*Assignment:*
Of all the lines below, output only those starting at the one with "export SYNTH_HDL_FRONTEND = slang" and ending at the one with "# Gate-level depths: netlist (run 1).", both ends included, exactly as written.

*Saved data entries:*
◇ ◇ ◇ ◇ ◇ ◇ ◇

[src/rtl/cl_tptn_gen_pkg.sv]
// Shared types for the Camera Link test-pattern generator: FSM states,
// pattern mode codes, the control-bit payload and counter sizing helpers.
package cl_tptn_gen_pkg;

    localparam int unsigned FW = 16;  // frame counter width

    typedef enum logic [2:0] {
        ST_IDLE   = 3'd0,
        ST_FSETUP = 3'd1,
        ST_LINE   = 3'd2,
        ST_HBLANK = 3'd3,
        ST_VBLANK = 3'd4
    } state_e;

    typedef enum logic [1:0] {
        TPTN_HRAMP = 2'd0,
        TPTN_CHECK = 2'd1,
        TPTN_FIXED = 2'd2,
        TPTN_VRAMP = 2'd3
    } mode_e;

    // Control bits sitting above the pixel bus in dout.
    typedef struct packed {
        logic dval;
        logic fval;
        logic lval;
    } cl_ctl_t;

    // Bits needed to hold a count of 0..n (never less than 1).
    function automatic int unsigned cnt_w(input int unsigned n);
        return (n < 1) ? 1 : $clog2(n + 1);
    endfunction

    function automatic int unsigned max3(input int unsigned a, input int unsigned b,
                                         input int unsigned c);
        int unsigned m;
        m = (a > b) ? a : b;
        return (m > c) ? m : c;
    endfunction

endpackage

[src/rtl/cl_tptn_gen_pix.sv]
// Per-tap pattern value: purely combinational, one instance per tap.
// All arithmetic wraps modulo 2**PW.
module cl_tptn_gen_pix
    import cl_tptn_gen_pkg::*;
#(
    parameter int unsigned PW  = 8,
    parameter int unsigned CHK = 2
) (
    input  mode_e         mode_i,
    input  logic [PW-1:0] p_i,
    input  logic [PW-1:0] y_i,
    input  logic [PW-1:0] f_i,
    input  logic [PW-1:0] fix_i,
    output logic [PW-1:0] pix_c_o
);

    logic chk_c;

    // Pattern select; checker square parity comes from the CHK bit of p and y.
    always_comb begin
        pix_c_o = '0;
        chk_c   = |(((p_i >> CHK) ^ (y_i >> CHK)) & PW'(1));
        case (mode_i)
            TPTN_HRAMP: pix_c_o = p_i + f_i;
            TPTN_CHECK: pix_c_o = {PW{chk_c}};
            TPTN_FIXED: pix_c_o = fix_i;
            TPTN_VRAMP: pix_c_o = y_i + f_i;
            default:    pix_c_o = '0;
        endcase
    end

endmodule

[src/rtl/cl_tptn_gen.sv]
// Camera Link test-pattern source: frames of H_LEN lines x L_LEN tap-cycles,
// TAPS pixels per clock, programmable H/V blanking and four patterns.
// Optional feature macro CL_TPTN_FNUM_EN: tap 0 of the first pixel of line 0
// carries the low PW bits of the frame counter instead of the pattern.
module cl_tptn_gen
    import cl_tptn_gen_pkg::*;
#(
    parameter int unsigned PW    = 8,
    parameter int unsigned TAPS  = 3,
    parameter int unsigned L_LEN = 6,
    parameter int unsigned H_LEN = 4,
    parameter int unsigned HBLK  = 2,
    parameter int unsigned VBLK  = 3,
    parameter int unsigned FVS   = 1,
    parameter int unsigned CHK   = 2
) (
    input  logic                 CLK,
    input  logic                 RST_X,
    input  logic                 en,
    input  logic [1:0]           mode,
    input  logic [PW-1:0]        fix_val,
    output logic [PW*TAPS+2:0]   dout,
    output logic                 busy,
    output logic                 frame_end
);

    localparam int unsigned DW = PW * TAPS;
    localparam int unsigned XW = cnt_w(L_LEN);
    localparam int unsigned YW = cnt_w(H_LEN);
    localparam int unsigned BW = cnt_w(max3(FVS, HBLK, VBLK));

    localparam logic [XW-1:0] X_LAST = XW'(L_LEN - 1);
    localparam logic [YW-1:0] Y_LAST = YW'(H_LEN - 1);
    localparam logic [BW-1:0] B_FVS  = BW'(FVS - 1);
    localparam logic [BW-1:0] B_HBLK = BW'(HBLK - 1);
    localparam logic [BW-1:0] B_VBLK = BW'(VBLK - 1);

    state_e            state_q, state_d;
    logic [XW-1:0]     x_q, x_d;
    logic [YW-1:0]     y_q, y_d;
    logic [BW-1:0]     b_q, b_d;
    logic [FW-1:0]     f_q, f_d;
    mode_e             mode_q, mode_d;
    logic [PW-1:0]     fix_q, fix_d;
    logic [DW+2:0]     dout_q, dout_d;
    logic              busy_q, busy_d;
    logic              fe_q, fe_d;

    cl_ctl_t                    ctl_c;
    logic [TAPS-1:0][PW-1:0]    tap_c;
    logic [DW-1:0]              pix_c;

    assign dout      = dout_q;
    assign busy      = busy_q;
    assign frame_end = fe_q;
    assign pix_c     = tap_c;

    // Per-tap pixel values for the current tap-cycle; tap 0 lands in the LSBs.
    for (genvar t = 0; t < TAPS; t++) begin : g_tap
        logic [PW-1:0] p_c;
        logic [PW-1:0] val_c;

        assign p_c = PW'(32'(x_q) * TAPS + 32'(t));

        cl_tptn_gen_pix #(
            .PW  (PW),
            .CHK (CHK)
        ) u_pix (
            .mode_i  (mode_q),
            .p_i     (p_c),
            .y_i     (PW'(y_q)),
            .f_i     (PW'(f_q)),
            .fix_i   (fix_q),
            .pix_c_o (val_c)
        );

`ifdef CL_TPTN_FNUM_EN
        if (t == 0) begin : g_fnum
            assign tap_c[t] = (x_q == '0 && y_q == '0) ? PW'(f_q) : val_c;
        end else begin : g_pat
            assign tap_c[t] = val_c;
        end
`else
        assign tap_c[t] = val_c;
`endif
    end

    // State, counters, latched frame settings and output registers.
    always_ff @(posedge CLK or negedge RST_X) begin
        if (!RST_X) begin
            state_q <= ST_IDLE;
            x_q     <= '0;
            y_q     <= '0;
            b_q     <= '0;
            f_q     <= '0;
            mode_q  <= TPTN_HRAMP;
            fix_q   <= '0;
            dout_q  <= '0;
            busy_q  <= 1'b0;
            fe_q    <= 1'b0;
        end else begin
            state_q <= state_d;
            x_q     <= x_d;
            y_q     <= y_d;
            b_q     <= b_d;
            f_q     <= f_d;
            mode_q  <= mode_d;
            fix_q   <= fix_d;
            dout_q  <= dout_d;
            busy_q  <= busy_d;
            fe_q    <= fe_d;
        end
    end

    // Frame sequencing; outputs are decoded from the current state so they
    // appear one edge after the state is entered.
    always_comb begin
        state_d = state_q;
        x_d     = x_q;
        y_d     = y_q;
        b_d     = b_q;
        f_d     = f_q;
        mode_d  = mode_q;
        fix_d   = fix_q;
        fe_d    = 1'b0;
        busy_d  = (state_q != ST_IDLE);
        ctl_c   = '0;
        dout_d  = '0;

        case (state_q)
            ST_IDLE: begin
                if (en) begin
                    state_d = ST_FSETUP;
                    b_d     = '0;
                end
            end
            ST_FSETUP: begin
                ctl_c.fval = 1'b1;
                if (b_q == B_FVS) begin
                    state_d = ST_LINE;
                    b_d     = '0;
                    x_d     = '0;
                    y_d     = '0;
                end else begin
                    b_d = b_q + BW'(1);
                end
            end
            ST_LINE: begin
                ctl_c = '{dval: 1'b1, fval: 1'b1, lval: 1'b1};
                if (x_q == X_LAST) begin
                    x_d     = '0;
                    b_d     = '0;
                    state_d = (y_q == Y_LAST) ? ST_VBLANK : ST_HBLANK;
                end else begin
                    x_d = x_q + XW'(1);
                end
            end
            ST_HBLANK: begin
                ctl_c.fval = 1'b1;
                if (b_q == B_HBLK) begin
                    state_d = ST_LINE;
                    b_d     = '0;
                    y_d     = y_q + YW'(1);
                end else begin
                    b_d = b_q + BW'(1);
                end
            end
            ST_VBLANK: begin
                if (b_q == B_VBLK) begin
                    fe_d    = 1'b1;
                    b_d     = '0;
                    y_d     = '0;
                    state_d = en ? ST_FSETUP : ST_IDLE;
                end else begin
                    b_d = b_q + BW'(1);
                end
            end
            default: begin
                state_d = ST_IDLE;
            end
        endcase

        if (fe_d) begin
            f_d = f_q + FW'(1);
        end

        // Pattern settings are frozen for the whole frame at FSETUP entry.
        if (state_d == ST_FSETUP && state_q != ST_FSETUP) begin
            mode_d = mode_e'(mode);
            fix_d  = fix_val;
        end

        dout_d = {ctl_c, ctl_c.lval ? pix_c : DW'(0)};
    end

endmodule

[config.mk]
export PLATFORM = sky130hd
export DESIGN_NAME = cl_tptn_gen
export DESIGN_NICKNAME = d
export VERILOG_FILES = /design/src/rtl/cl_tptn_gen_pkg.sv /design/src/rtl/cl_tptn_gen_pix.sv /design/src/rtl/cl_tptn_gen.sv
export SDC_FILE = /design/constraint.sdc
export NUM_CORES = 1
export LEC_CHECK = 0
export ABC_AREA = 1
export CAP_MARGIN = 20
export CORE_ASPECT_RATIO = 1.75
export CORE_MARGIN = 10
export CORE_UTILIZATION = 55
export CTS_CLUSTER_SIZE = 25
export DETAILED_ROUTE_END_ITERATION = 16
export GPL_TIMING_DRIVEN = 0
export PLACE_DENSITY_LB_ADDON = 0.08
export SLEW_MARGIN = 20
export SYNTH_ARGS = -nofsm -noshare
export SYNTH_HDL_FRONTEND = slang
export SYNTH_SLANG_ARGS = --single-unit
export TNS_END_PERCENT = 20
[constraint.sdc]
create_clock -name CLK -period 6.85 [get_ports CLK]
set_input_delay 1.37 -clock CLK [delete_from_list [all_inputs] [get_ports CLK]]
set_output_delay 1.37 -clock CLK [all_outputs]
set_load 0.05 [all_outputs]
# Word level (Yosys, flattened, before mapping)
# Cells that the tools add are included.
# totals
ff_bits,66
inputBits,13
output_inout_bits,29
wordCells,82
# classes
n_addsub,10
n_mul,1
eq_ne,18
mux,28
bitwise,3
reduce_logical,12
# op_table
cell,count
$pmux W8 S4,3
$mux W3,10
$mux W24,1
$add A16 B1 Y16 const B,1
$add A6 B8 Y8,2
$pmux W3 S5,1
$mux W2,5
$ne A2 B2 Y1 const B,5
$pmux W2 S5,1
$eq A3 B2 Y1 const B,3
$pmux W3 S3,1
$add A3 B8 Y8,1
$add A5 B8 Y8,1
$add A3 B1 Y3 const B,2
$add A5 B1 Y6 const B,1
$add A5 B2 Y6 const B,1
$eq A2 B2 Y1 const B,3
$eq A3 B1 Y1 const B,2
$eq A3 B3 Y1 const B,2
$pmux W3 S2,1
$reduce_bool A3 Y1,2
$mul A3 B2 Y5 const B,1
$mux W1,5
$reduce_bool A5 Y1,1
12 further kinds,16

# Logic depth before layout (Yosys ltp)
# Gate-level depths: netlist (run 1).
# logic_depth
depth_word,6
depth_mapped,17
depth_no_buf,17

# Modules after synthesis
# Synthesis (run 1) repeated with hierarchy kept, for this count alone.
# unflattened
hier_cells,708
area_unflattened_um2,4802.1
# by_module_without_submodules
mod,n_inst,cells_per_inst,area_per_inst_um2,seq_area_each_um2
cl_tptn_gen,1,308,2720.1,1426.4
cl_tptn_gen_pix (g_tap[0].u_pix ...),2,135,696.9,0.0
cl_tptn_gen_pix (g_tap[2].u_pix),1,130,688.2,0.0

# Least setup slack after synthesis (run 1)
# Ideal clock, no wire load.
# synth_path
path_type,reg-to-reg
startpoint,register x_q[0]
endpoint,"register dout_q[13], in the netlist dout[13]"
setup_ns,0.071
arrival_ns,2.659
required_ns,6.779
path_slack_ns,4.120
stages_incl_launch_ff,17
n_path_buf,0
synth_period_minus_slack_ns,2.730
cell_sequence,dfrtp_1 -> ha_1 -> fa_1 -> ha_1 -> xnor2_1 -> nand2_1 -> o21ai_0 -> inv_1 -> ha_1 -> nand2_1 -> inv_1 -> nand4_1 -> nand3_1 -> nand2_1 -> nand3_1 -> nand2_1 -> nor2_1
# synth_via
elab_chain_cells,5
word_cells_on_any_way,6
classes_between,add/sub (2); mul (1); mux (2); bitwise (1)
# synth_lines
item,line,rtl
from (decl),cl_tptn_gen.sv:39,"logic [XW-1:0] x_q, x_d;"
from (signal assigned),cl_tptn_gen.sv:92,x_q <= '0;
from (signal assigned),cl_tptn_gen.sv:103,x_q <= x_d;
$mul A3 B2 Y5 *,cl_tptn_gen.sv:63,assign p_c = PW'(32'(x_q) * TAPS + 32'(t));
$add A5 B1 Y6 *,cl_tptn_gen.sv:63,
$add A6 B8 Y8 or $xor A1 B1 Y1 (tied branches),"cl_tptn_gen_pix.sv:24, cl_tptn_gen_pix.sv:22",
$pmux W8 S4 *,cl_tptn_gen_pix.sv:23,case (mode_i)
$mux W24 *,cl_tptn_gen.sv:193,"dout_d = {ctl_c, ctl_c.lval ? pix_c : DW'(0)};"
named net dout_d[13],cl_tptn_gen.sv:45,"logic [DW+2:0] dout_q, dout_d;"
to (signal assigned),cl_tptn_gen.sv:109,dout_q <= dout_d;
to (decl),cl_tptn_gen.sv:45,
# Mark *: on every way through the listed nets, which the timed path passes. The rest lies on a longest branch.
# A chain may end at the register's enable or synchronous reset.

# Worst setup path in the final report (run 1)
# layout_path
startpoint,register x_q[0]
endpoint,"register dout_q[20], in the netlist dout[20]"
# layout_via
elab_chain_cells,5
word_cells_on_any_way,6
classes_between,add/sub (2); mul (1); mux (2); bitwise (1)
# layout_lines
item,line
$mul A3 B2 Y5 *,cl_tptn_gen.sv:63
$add A5 B2 Y6 *,cl_tptn_gen.sv:63
$add A6 B8 Y8 or $xor A1 B1 Y1 (tied branches),"cl_tptn_gen_pix.sv:24, cl_tptn_gen_pix.sv:22"
$pmux W8 S4 *,cl_tptn_gen_pix.sv:23
$mux W24 *,cl_tptn_gen.sv:193
named net dout_d[20],cl_tptn_gen.sv:45
# Marked as above.

==> results of run 1 <==
[synth_stat cells (all sizes together), types with 2 or more instances]
cell type  count  area [um2]
inv           83         312
mux2           5        56.3
xor2          12         105
a21boi         2        15.0
xnor2          8        70.1
o211ai         3        22.5
nor3           4        31.3
o22ai          4        25.0
or2            3        18.8
ha            32         400
nand4         12        75.1
dfrtp         57        1430
nor2          64         278
o21ai         21         109
buf            6        42.5
nand3         48         253
a21oi         20         100
fa             5         100
nand2        136         523
[cell type report]
class                   count  area (um2)
plain buffers               7        47.5
clock buffers              10         239
clock inverters             4        45.0
fillers                   637        2340
inverters                  84         315
multi-input cells         381        2200
flip-flops and latches     57        1430
well taps                  86         108
repair buffers             41         408
[kinds of logic (layout without fill, tap and decap cells)]
| logic type | count (synthesis) | count (layout) | synth area share, % |
|---|---|---|---|
| compound gates | 52 | 52 | 7.19 |
| xor+xnor | 20 | 20 | 4.39 |
| fa+ha+maj | 37 | 37 | 12.6 |
| buf+inv | 91 | 146 | 9.10 |
| flops | 57 | 57 | 35.8 |
| mux | 5 | 5 | 1.41 |
| simple gates | 267 | 267 | 29.6 |
[power by group through the flow]
stage | clock network (mW) | logic [mW] | registers [mW]
detailed placement | 0 | 1.41 | 0.528
finish | 0.432 | 1.43 | 0.523
global route | 0.449 | 1.56 | 0.538
floorplan | 0 | 0.764 | 0.734
CTS | 0.435 | 1.42 | 0.524
global placement | 0 | 1.39 | 0.520
[registers in the layout, indices dropped and copies added, names as in the netlist]
register,count
b_q,2
busy,1
dout,26
f_q,8
fix_q,8
frame_end,1
mode_q,2
state_q,3
x_q,3
y_q,3
[metal layers]
metal / up-vias / part of all wire [%]
li1: 1783 / -
met1: 1752 / 35
met4: 0 / 6.6
met5: - / 0
met2: 114 / 54
met3: 45 / 5.1
[cells in the final DEF (no fill, tap or decap), types with 8 or more instances in the layout]
cell	count
xor2_1	12
clkbuf_16	9
a21oi_1	20
nor2_1	57
o21ai_0	17
nand4_1	12
nand2_1	133
ha_1	32
dfrtp_1	57
nand3_1	47
inv_1	79
xnor2_1	8
clkdlybuf4s50_1	40
[through the flow]
stage / instance area, um2 / hold slack, ns / std cells / utilization (%) / worst slack (ns)
floorplan: 3990 / 0.480 / 529 / - / 4.12
global placement: 4500 / 0.492 / 656 / 63.2 / 2.72
detailed placement: 4500 / 0.498 / 656 / 63.1 / 3.65
CTS: 4790 / 0.509 / 670 / 67.1 / 3.64
global route: 4790 / 0.537 / 670 / 67.1 / 3.37
finish: 4790 / 0.506 / 670 / 67.1 / 3.60
[critical path, cell delays in order, from the launching register on]
cell	delay, ns
dfrtp_1	0.48
ha_1	0.28
fa_1	0.59
ha_1	0.29
xnor2_1	0.20
inv_1	0.06
ha_1	0.34
a21oi_1	0.21
o21ai_0	0.14
xnor2_1	0.32
nand2_1	0.10
nand2_1	0.08
nor2_1	0.04
[path summary, 6_finish.rpt]
check                                       end  cells past startpoint
max                          dout[20]$_DFF_PN0_                     12
min                        fix_q[4]$_DFFE_PN0P_                      1
max reg2reg                  dout[20]$_DFF_PN0_                     12
min reg2reg                fix_q[4]$_DFFE_PN0P_                      1
max in group asynchronous   frame_end$_DFF_PN0_                      1
min in group asynchronous    dout[23]$_DFF_PN0_                      1
==> results.cfg, run 1 <==
[outcome]
status = completed

[worst_hold_path]
min_path_type = reg2reg
hold_start = fix_q[4]$_DFFE_PN0P_

[synthesis]
yosys_warnings = 0
ys_ff_latch = 57
synth_edf_count = 0
syn_inst = 529
async_flop_share_pct = 100
synthFlopType = dfrtp_1
yosysUniqueCellTypes = 34
syn_area_per_cell_um2 = 7.54
synthesis.area_um2 = 3990
ys_seq_area_share_pct = 35.8
synth_nets = 579

[job]
maxCapViolations = 0

[cts]
clk_pin_slew_ns = 0.05
cts_buffer_depth = 2
post_cts_buffers = 0
numCtsBuffers = 9
htreeDepth = 3
clockRootBuffer = clkbuf_16
cts_sinks = 57
hold_buffers = 0
insertion_delay_ns = 0.33
cts_resized = 0
cts_tree = done

[sta]
final-setup-viol-count = 0
setup_tns_ns = 0
worst_slew_pin_slew_ns = 0.728
max_slew_margin_pct = 51.4
fmax_mhz = 308
finalMaxSlewViolations = 0
finalCritPeriodShare_pct = 47.4
fin_crit_ns = 3.25
finalHoldViolCount = 0
grt_setup_unrepaired = no
finClkSkew_ns = 0.00630

[floorplanning]
initial_core_util_pct = 55.9
die_h_um = 133
die_area_um2 = 11200
core-area_um2 = 7130
num_rows = 41
die_x_um = 84.4
io_pins = 42

[worst_setup_path]
critPathMaxFanout = 9
worstSetupEndpointType = flip-flop
regToRegSetupSlack_ns = 3.60
r2r_start = x_q[0]$_DFFE_PN0P_
required_ns = 7.07
crit_start = x_q[0]$_DFFE_PN0P_
crit_arrival_ns = 3.47
crit_type = reg2reg
setup.worst_path.start_class = flip-flop

[power_and_ir_drop]
leakagePower_nw = 2.52
p_int_mw = 1.21
power_density_nw_per_um2 = 498
power_frac_seq_pct = 22.0
peakVddDrop_v = 0.000288
p_clk_share_pct = 18.1
switchingPower_mw = 1.17
combPwrFrac_pct = 59.9
finalPower_mw = 2.38
switching_share_pct = 49.3

[layout]
layout-drive-gt1-share_pct = 8.05
antenna_cells = 0
layout.nets = 631
area_growth_pct = 20.1

[place]
gp_congestion = 0.913
place.port_buffers = 41
hpwl_um = 8750

[routing]
routed_via_density = 5.51
initialDrtViolationCount = 234
wl_per_cell_um = 16.3
drc = 0
drt-total-wl_um = 10900
drtPass1Iterations = 5
ant_nets = 0
via_count = 3694

[global_route]
overflow = 0
met1_usage_pct = 18.7
grt_max_degree = 58
antenna_found_initial = 0
use_met2_pct = 35.8
use_met3_pct = 4.61
grt_pass1_vias = 3806
grt-busiest-layer = met2
grt_pass1_wl_um = 17900
grt_use_total_pct = 19.8
Note: power is estimated with default switching activity, not from simulation.
==> run 2, diff against run 1 <==
--- a/config.mk
+++ b/config.mk
@@ -9,7 +9,7 @@
 export CAP_MARGIN = 20
 export CORE_ASPECT_RATIO = 1.75
 export CORE_MARGIN = 10
-export CORE_UTILIZATION = 55
+export CORE_UTILIZATION = 52
 export CTS_CLUSTER_SIZE = 25
 export DETAILED_ROUTE_END_ITERATION = 16
 export GPL_TIMING_DRIVEN = 0
==> constraint.sdc (replaced) <==
create_clock -name CLK -period 2.89 [get_ports CLK]
set_input_delay 0.578 -clock CLK [delete_from_list [all_inputs] [get_ports CLK]]
set_output_delay 0.578 -clock CLK [all_outputs]
set_load 0.05 [all_outputs]
==> run 2 against run 1 <==
  * Sequential power grew 130%
  * Cell count grew 1.3%
  * Critical endpoint is now dout[13]$_DFF_PN0_
  * Clock skew grew 0.00097 ns
  * Clock power grew to 2.8 times the previous value
==> results.cfg, run 2 (same netlist as run 1, synthesis figures left out) <==
[global_route]
grt_use_total_pct = 18.9
overflow = 0
grt_pass1_vias = 3586
grt_max_degree = 58
antenna_found_initial = 0
grt_pass1_wl_um = 17300

[cts]
hold_buffers = 0
clk_pin_slew_ns = 0.05
insertion_delay_ns = 0.33
cts_buffer_depth = 2
htreeDepth = 3
cts_sinks = 57
clockRootBuffer = clkbuf_16
numCtsBuffers = 9
cts_tree = done

[worst_setup_path]
crit_type = reg2reg
regToRegSetupSlack_ns = 0.07
reg2reg_to = dout[13]$_DFF_PN0_
setup.worst_path.start_class = flip-flop
worst_r2r_path_depth = 15
critPathMaxFanout = 5
required_ns = 3.11
worstSetupEndpointType = flip-flop
r2r_start = x_q[0]$_DFFE_PN0P_
crit_start = x_q[0]$_DFFE_PN0P_
crit_arrival_ns = 3.04

[routing]
initialDrtViolationCount = 245
ant_nets = 0
drc = 0
wl_per_cell_um = 15.8
via_count = 3599
routed_via_density = 5.30
drt-total-wl_um = 10700
drtPass1Iterations = 5

[sta]
worst_slew_pin_slew_ns = 0.721
max_slew_margin_pct = 51.9
finalCritPeriodShare_pct = 97.5
grt_setup_unrepaired = yes
finalMaxSlewViolations = 0
finClkSkew_ns = 0.00727
final-setup-viol-count = 0
holdWs_ns = 0.298
fin_crit_ns = 2.82
fmax_mhz = 355
finalHoldViolCount = 0

[floorplanning]
io_pins = 42
die_h_um = 136
die_x_um = 86.2
num_rows = 42
initial_core_util_pct = 53.0
core-area_um2 = 7510
die_area_um2 = 11700

[layout]
mostFrequentLayoutCells = nand2_1 (133), inv_1 (79), nor2_1 (57)
fillers = 668
utilization_pct = 65.8
layout.cells.non_filler = 679
largest_reg_flops = 26
final_area_um2 = 4950
layout-drive-gt1-share_pct = 11.0
seq_area_um2 = 1430
area_growth_pct = 24.1
multiInputGateArea_um2 = 2250
final_common_cell = nand2_1
layout.nets = 636
antenna_cells = 0

[place]
hpwl_um = 8450
place.port_buffers = 41
dpl.cell_count = 658
gp_congestion = 0.929
dpl_cell_area_um2 = 4500

[job]
maxCapViolations = 0

[worst_hold_path]
min_path_type = in2async

[power_and_ir_drop]
leakagePower_nw = 2.56
power_density_nw_per_um2 = 1200
peakVddDrop_v = 0.000732
finalPower_mw = 5.91

[outcome]
status = completed
run 2: cell count changes in the layout (fill, tap and decap cells not counted), sizes merged:
cell and change:
buf +5, clkinv -2, clkinvlp +1, clkbuf +1
bufinv +2
run 2: timing repair:
action / 4_1_cts / 5_1_grt
gates resized for setup: 6 / 9
pin swaps: 2 / 3
setup buffers: 5 / 0
setup endpoints to repair: 10 / 6
run 2: cell type report:
type                            instances  share of cell area [%]
Sequential cell                        57                    28.9
Inverter                               84                    6.37
Clock inverter                          5                    2.07
Tap cell                               88                    2.23
Multi-Input combinational cell        381                    45.6
Timing Repair Buffer                   46                    9.01
Buffer                                  7                   0.961
Clock buffer                           11                    4.91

◇ ◇ ◇ ◇ ◇ ◇ ◇

*Response:*
export SYNTH_HDL_FRONTEND = slang
export SYNTH_SLANG_ARGS = --single-unit
export TNS_END_PERCENT = 20
[constraint.sdc]
create_clock -name CLK -period 6.85 [get_ports CLK]
set_input_delay 1.37 -clock CLK [delete_from_list [all_inputs] [get_ports CLK]]
set_output_delay 1.37 -clock CLK [all_outputs]
set_load 0.05 [all_outputs]
# Word level (Yosys, flattened, before mapping)
# Cells that the tools add are included.
# totals
ff_bits,66
inputBits,13
output_inout_bits,29
wordCells,82
# classes
n_addsub,10
n_mul,1
eq_ne,18
mux,28
bitwise,3
reduce_logical,12
# op_table
cell,count
$pmux W8 S4,3
$mux W3,10
$mux W24,1
$add A16 B1 Y16 const B,1
$add A6 B8 Y8,2
$pmux W3 S5,1
$mux W2,5
$ne A2 B2 Y1 const B,5
$pmux W2 S5,1
$eq A3 B2 Y1 const B,3
$pmux W3 S3,1
$add A3 B8 Y8,1
$add A5 B8 Y8,1
$add A3 B1 Y3 const B,2
$add A5 B1 Y6 const B,1
$add A5 B2 Y6 const B,1
$eq A2 B2 Y1 const B,3
$eq A3 B1 Y1 const B,2
$eq A3 B3 Y1 const B,2
$pmux W3 S2,1
$reduce_bool A3 Y1,2
$mul A3 B2 Y5 const B,1
$mux W1,5
$reduce_bool A5 Y1,1
12 further kinds,16

# Logic depth before layout (Yosys ltp)
# Gate-level depths: netlist (run 1).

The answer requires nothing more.